Uninhabited island in the Kuril Island chain

Broutona (остров Броутона; 武魯頓島) is an uninhabited volcanic island located near the northern end of the southern Kuril Islands chain in the Sea of Okhotsk in the northwest Pacific Ocean. Its name is derived from William Robert Broughton, a British ship captain who charted many of the Kuril Islands during his voyages during the 18th century. Its original Ainu name was Makanrur, which translates roughly to "island in a strong current".

==Geology==
Broutona is roughly circular, with an area of 7 km2. It is located approximately 17 km to the northwest of the twin islands of Chirpoy and Brat Chirpoyev.

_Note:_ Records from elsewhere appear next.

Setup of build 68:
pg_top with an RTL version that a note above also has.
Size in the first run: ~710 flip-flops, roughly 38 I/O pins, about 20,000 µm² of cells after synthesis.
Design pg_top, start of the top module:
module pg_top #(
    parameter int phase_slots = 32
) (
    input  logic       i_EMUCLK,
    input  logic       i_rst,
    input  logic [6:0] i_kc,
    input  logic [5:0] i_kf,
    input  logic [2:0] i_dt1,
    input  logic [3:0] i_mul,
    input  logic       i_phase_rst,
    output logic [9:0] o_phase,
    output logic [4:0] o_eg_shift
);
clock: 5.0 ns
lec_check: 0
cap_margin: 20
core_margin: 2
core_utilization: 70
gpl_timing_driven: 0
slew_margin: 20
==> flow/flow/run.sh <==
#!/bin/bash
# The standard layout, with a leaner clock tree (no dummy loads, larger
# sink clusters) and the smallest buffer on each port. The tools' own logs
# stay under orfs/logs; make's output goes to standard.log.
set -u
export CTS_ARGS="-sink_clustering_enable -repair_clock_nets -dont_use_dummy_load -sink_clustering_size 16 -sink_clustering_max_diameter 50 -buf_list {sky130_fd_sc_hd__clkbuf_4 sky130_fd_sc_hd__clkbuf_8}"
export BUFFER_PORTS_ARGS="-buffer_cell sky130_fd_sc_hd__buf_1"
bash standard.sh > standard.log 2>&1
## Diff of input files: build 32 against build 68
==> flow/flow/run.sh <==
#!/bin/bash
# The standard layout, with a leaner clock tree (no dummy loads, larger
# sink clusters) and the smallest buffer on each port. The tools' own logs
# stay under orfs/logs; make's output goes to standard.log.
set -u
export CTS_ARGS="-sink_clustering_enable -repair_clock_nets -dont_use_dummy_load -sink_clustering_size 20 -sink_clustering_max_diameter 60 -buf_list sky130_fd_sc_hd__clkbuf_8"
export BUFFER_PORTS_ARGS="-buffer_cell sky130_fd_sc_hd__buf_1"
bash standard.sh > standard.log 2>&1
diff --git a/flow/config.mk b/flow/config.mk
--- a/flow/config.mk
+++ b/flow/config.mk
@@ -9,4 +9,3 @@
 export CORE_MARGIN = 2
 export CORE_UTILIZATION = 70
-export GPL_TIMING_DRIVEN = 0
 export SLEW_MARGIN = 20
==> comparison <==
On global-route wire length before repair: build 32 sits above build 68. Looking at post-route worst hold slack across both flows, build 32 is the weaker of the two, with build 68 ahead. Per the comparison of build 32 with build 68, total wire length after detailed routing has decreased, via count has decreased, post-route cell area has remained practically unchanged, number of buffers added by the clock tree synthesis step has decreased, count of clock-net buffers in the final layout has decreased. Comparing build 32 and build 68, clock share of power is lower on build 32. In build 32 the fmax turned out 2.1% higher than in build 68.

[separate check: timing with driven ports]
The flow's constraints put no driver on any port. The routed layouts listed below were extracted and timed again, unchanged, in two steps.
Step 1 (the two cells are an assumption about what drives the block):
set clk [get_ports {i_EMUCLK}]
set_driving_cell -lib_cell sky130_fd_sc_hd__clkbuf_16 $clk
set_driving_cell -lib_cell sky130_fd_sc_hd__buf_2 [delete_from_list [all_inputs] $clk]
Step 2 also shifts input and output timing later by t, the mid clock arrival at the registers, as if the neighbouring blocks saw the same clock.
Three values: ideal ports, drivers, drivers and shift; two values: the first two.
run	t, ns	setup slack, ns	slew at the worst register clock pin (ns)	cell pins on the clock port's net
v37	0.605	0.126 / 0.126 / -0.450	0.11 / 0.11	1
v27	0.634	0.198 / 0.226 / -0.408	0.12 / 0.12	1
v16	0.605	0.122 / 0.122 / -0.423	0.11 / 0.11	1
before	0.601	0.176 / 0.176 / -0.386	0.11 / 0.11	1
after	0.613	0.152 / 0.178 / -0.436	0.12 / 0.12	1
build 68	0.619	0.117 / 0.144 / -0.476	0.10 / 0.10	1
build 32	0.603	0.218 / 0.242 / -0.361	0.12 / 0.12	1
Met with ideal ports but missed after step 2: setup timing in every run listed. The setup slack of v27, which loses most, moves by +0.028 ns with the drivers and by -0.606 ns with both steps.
Source: an optimization exercise on an open RTL-to-GDS flow (aim: small area, a short achievable clock period and few clock cycles per item). Production flows keep margins and buffers that such runs may drop.

== main ==
// ahb3_tile
module ahb3_tile (
  input  logic                clk,
  input  logic                arst_n_i,
  input  logic                hsel_i,
  input  logic [31:0]         haddr_i,
  input  logic                hwrite_i,
  input  logic [2:0]          hsize_i,
  input  logic [1:0]          htrans_i,
  input  logic [31:0]         hwdata_i,
  output logic [31:0]         hrdata_o,
  output logic                hready_o,
  output logic                hresp_o
);
==> module ahb3_sram_sp, before the edit <==
module ahb3_sram_sp (
  input  logic                clk,
  input  logic                arst_n_i,
  input  logic                wr_take_i,    
  input  ahb3_pkg::addr_t     haddr_i,
  input  ahb3_pkg::hsize_e    hsize_i,
  input  ahb3_pkg::word_t     hwdata_i,
  input  logic                ovr_i,
  input  ahb3_pkg::word_t     ovr_data_i,
  output ahb3_pkg::word_t     rdata_o
);
  localparam int unsigned LANES = 32 / 8;
  localparam int unsigned OFF_W = $clog2(LANES);
  localparam int unsigned WORDS = 1024 / LANES;
  localparam int unsigned IDX_W = $clog2(WORDS);
  logic [IDX_W-1:0] a_idx;
  logic [LANES-1:0] addr_be;
  logic [IDX_W-1:0] dp_idx;
  logic [15:0]      dp_col_n;   
  logic [LANES-1:0] dp_wbe;     
  logic             hit;
  logic [LANES-1:0] alt_sel;    
  ahb3_pkg::word_t  alt_data;
  logic [32-1:0][1:0] half_n;     
  logic [32-1:0][1:0] half_n_q;
  ahb3_pkg::word_t  alt_n;      
  ahb3_pkg::word_t  alt_n_q;
  assign a_idx = haddr_i[IDX_W+OFF_W-1:OFF_W];
  always_comb begin
    case (hsize_i)
      ahb3_pkg::BYTE: addr_be = LANES'(1) << haddr_i[OFF_W-1:0];
      ahb3_pkg::HALF: addr_be = LANES'(3) << {haddr_i[OFF_W-1:1], 1'b0};
      ahb3_pkg::WORD: addr_be = '1;
      default:        addr_be = '0;
    endcase
  end
  always_ff @(posedge clk or negedge arst_n_i) begin
    if (!arst_n_i) begin
      dp_wbe <= '0;
    end else begin
      dp_wbe <= wr_take_i ? addr_be : '0;
    end
  end
  always_ff @(posedge clk) begin
    dp_idx <= a_idx;
  end
  always_ff @(posedge clk) begin
    for (int c = 0; c < 16; c++) dp_col_n[c] <= (a_idx[3:0] != 4'(c));
  end
  for (genvar l = 0; l < LANES; l++) begin : g_lane
    ahb3_sram_lane #(.IDX_W(IDX_W)) u_lane (
      .clk      (clk),
      .we_i     (wr_take_i && addr_be[l]),
      .dp_col_n_i(dp_col_n),
      .wdata_i  (hwdata_i[8*l +: 8]),
      .a_idx_i  (a_idx),
      .alt_i    (alt_sel[l]),
      .half_n_o (half_n[8*l +: 8])
    );
  end
  assign hit = (dp_idx == a_idx);
  always_comb begin
    for (int i = 0; i < LANES; i++) begin
      alt_sel[i]         = ovr_i || (hit && dp_wbe[i]);
      alt_data[8*i +: 8] = ovr_i ? ovr_data_i[8*i +: 8] : hwdata_i[8*i +: 8];
      alt_n[8*i +: 8]    = ~({8{alt_sel[i]}} & alt_data[8*i +: 8]);
    end
  end
  always_ff @(posedge clk) begin
    half_n_q <= half_n;
    alt_n_q  <= alt_n;
  end
  always_comb begin
    for (int b = 0; b < 32; b++) begin
      rdata_o[b] = !(alt_n_q[b] && half_n_q[b][0] && half_n_q[b][1]);
    end
  end
endmodule
==> module ahb3_sram_lane, before the edit <==
module ahb3_sram_lane #(
  parameter int unsigned IDX_W = 8
) (
  input  logic              clk,
  input  logic              we_i,        
  input  logic [15:0]       dp_col_n_i,  
  input  logic [7:0]        wdata_i,
  input  logic [IDX_W-1:0]  a_idx_i,     
  input  logic              alt_i,       
  output logic [7:0][1:0]   half_n_o     
);
  localparam int unsigned COL_W = IDX_W / 2;
  localparam int unsigned ROW_W = IDX_W - COL_W;
  localparam int unsigned COLS  = 1 << COL_W;
  localparam int unsigned ROWS  = 1 << ROW_W;
  logic [1:0][COLS-1:0] a_col;   
  logic [ROWS-1:0] a_row;
  logic [ROWS-1:0] dp_row_we_n;
  always_comb begin
    for (int r = 0; r < ROWS; r++) a_row[r] = (a_idx_i[IDX_W-1:COL_W] == ROW_W'(r));
  end
  always_ff @(posedge clk) begin
    dp_row_we_n <= ~({ROWS{we_i}} & a_row);
  end
  for (genvar h = 0; h < 2; h++) begin : g_dec
    ahb3_sram_dec #(.W(COL_W)) u_col (.idx_i(a_idx_i[COL_W-1:0]), .sel_o(a_col[h]));
  end
  logic [ROWS-1:0][7:0] none;
  for (genvar r = 0; r < ROWS; r++) begin : g_row
    ahb3_sram_row #(
      .COLS (COLS),
      .LANES(1)
    ) u_row (
      .clk        (clk),
      .lane_we_n_i(dp_row_we_n[r]),
      .col_we_n_i (dp_col_n_i),
      .wdata_i    (wdata_i),
      .col_i      (a_col[r / (ROWS / 2)]),
      .row_i      (a_row[r]),
      .none_o     (none[r])
    );
  end
  for (genvar b = 0; b < 8; b++) begin : g_bit
    logic [ROWS-1:0] none_rows;
    for (genvar r = 0; r < ROWS; r++) begin : g_r
      assign none_rows[r] = none[r][b];
    end
    ahb3_sram_or_tree #(.N(ROWS)) u_tree (
      .none_i (none_rows),
      .alt_i  (alt_i),
      .half_n_o(half_n_o[b])
    );
  end
endmodule
==> module ahb3_sram_dec, before the edit <==
module ahb3_sram_dec #(
  parameter int unsigned W = 4
) (
  input  logic [W-1:0]      idx_i,
  output logic [(1<<W)-1:0] sel_o
);
  always_comb begin
    for (int i = 0; i < (1 << W); i++) sel_o[i] = (idx_i == W'(i));
  end
endmodule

The island consists of a dormant or extinct stratovolcano, which rises to 801 m above sea level. The mountain has not erupted in historic times. The island has steep cliff sides, which can reach heights of 274 m and no sandy beaches, making landing very difficult and dangerous even in calm weather. These cliffs are weak and are easily eroded by the sea.

==History==
Broutona appears to have never been inhabited. It appears on an official map showing the territories of Matsumae Domain, a feudal domain of Edo period Japan dated 1644, and these holdings were officially confirmed by the Tokugawa shogunate in 1715. Subsequently, claimed by the Empire of Russia, sovereignty initially passed to Russia under the terms of the Treaty of Shimoda, but was returned to the Empire of Japan per the Treaty of Saint Petersburg along with the rest of the Kuril islands. The island was formerly administered as part of Uruppu District of Nemuro Subprefecture of Hokkaidō. After World War II, the island came under the control of the Soviet Union, and is now administered as part of the Sakhalin Oblast of the Russian Federation.

==Fauna==

In the spring and summer northern fulmar and fork-tailed storm petrel nest on the island.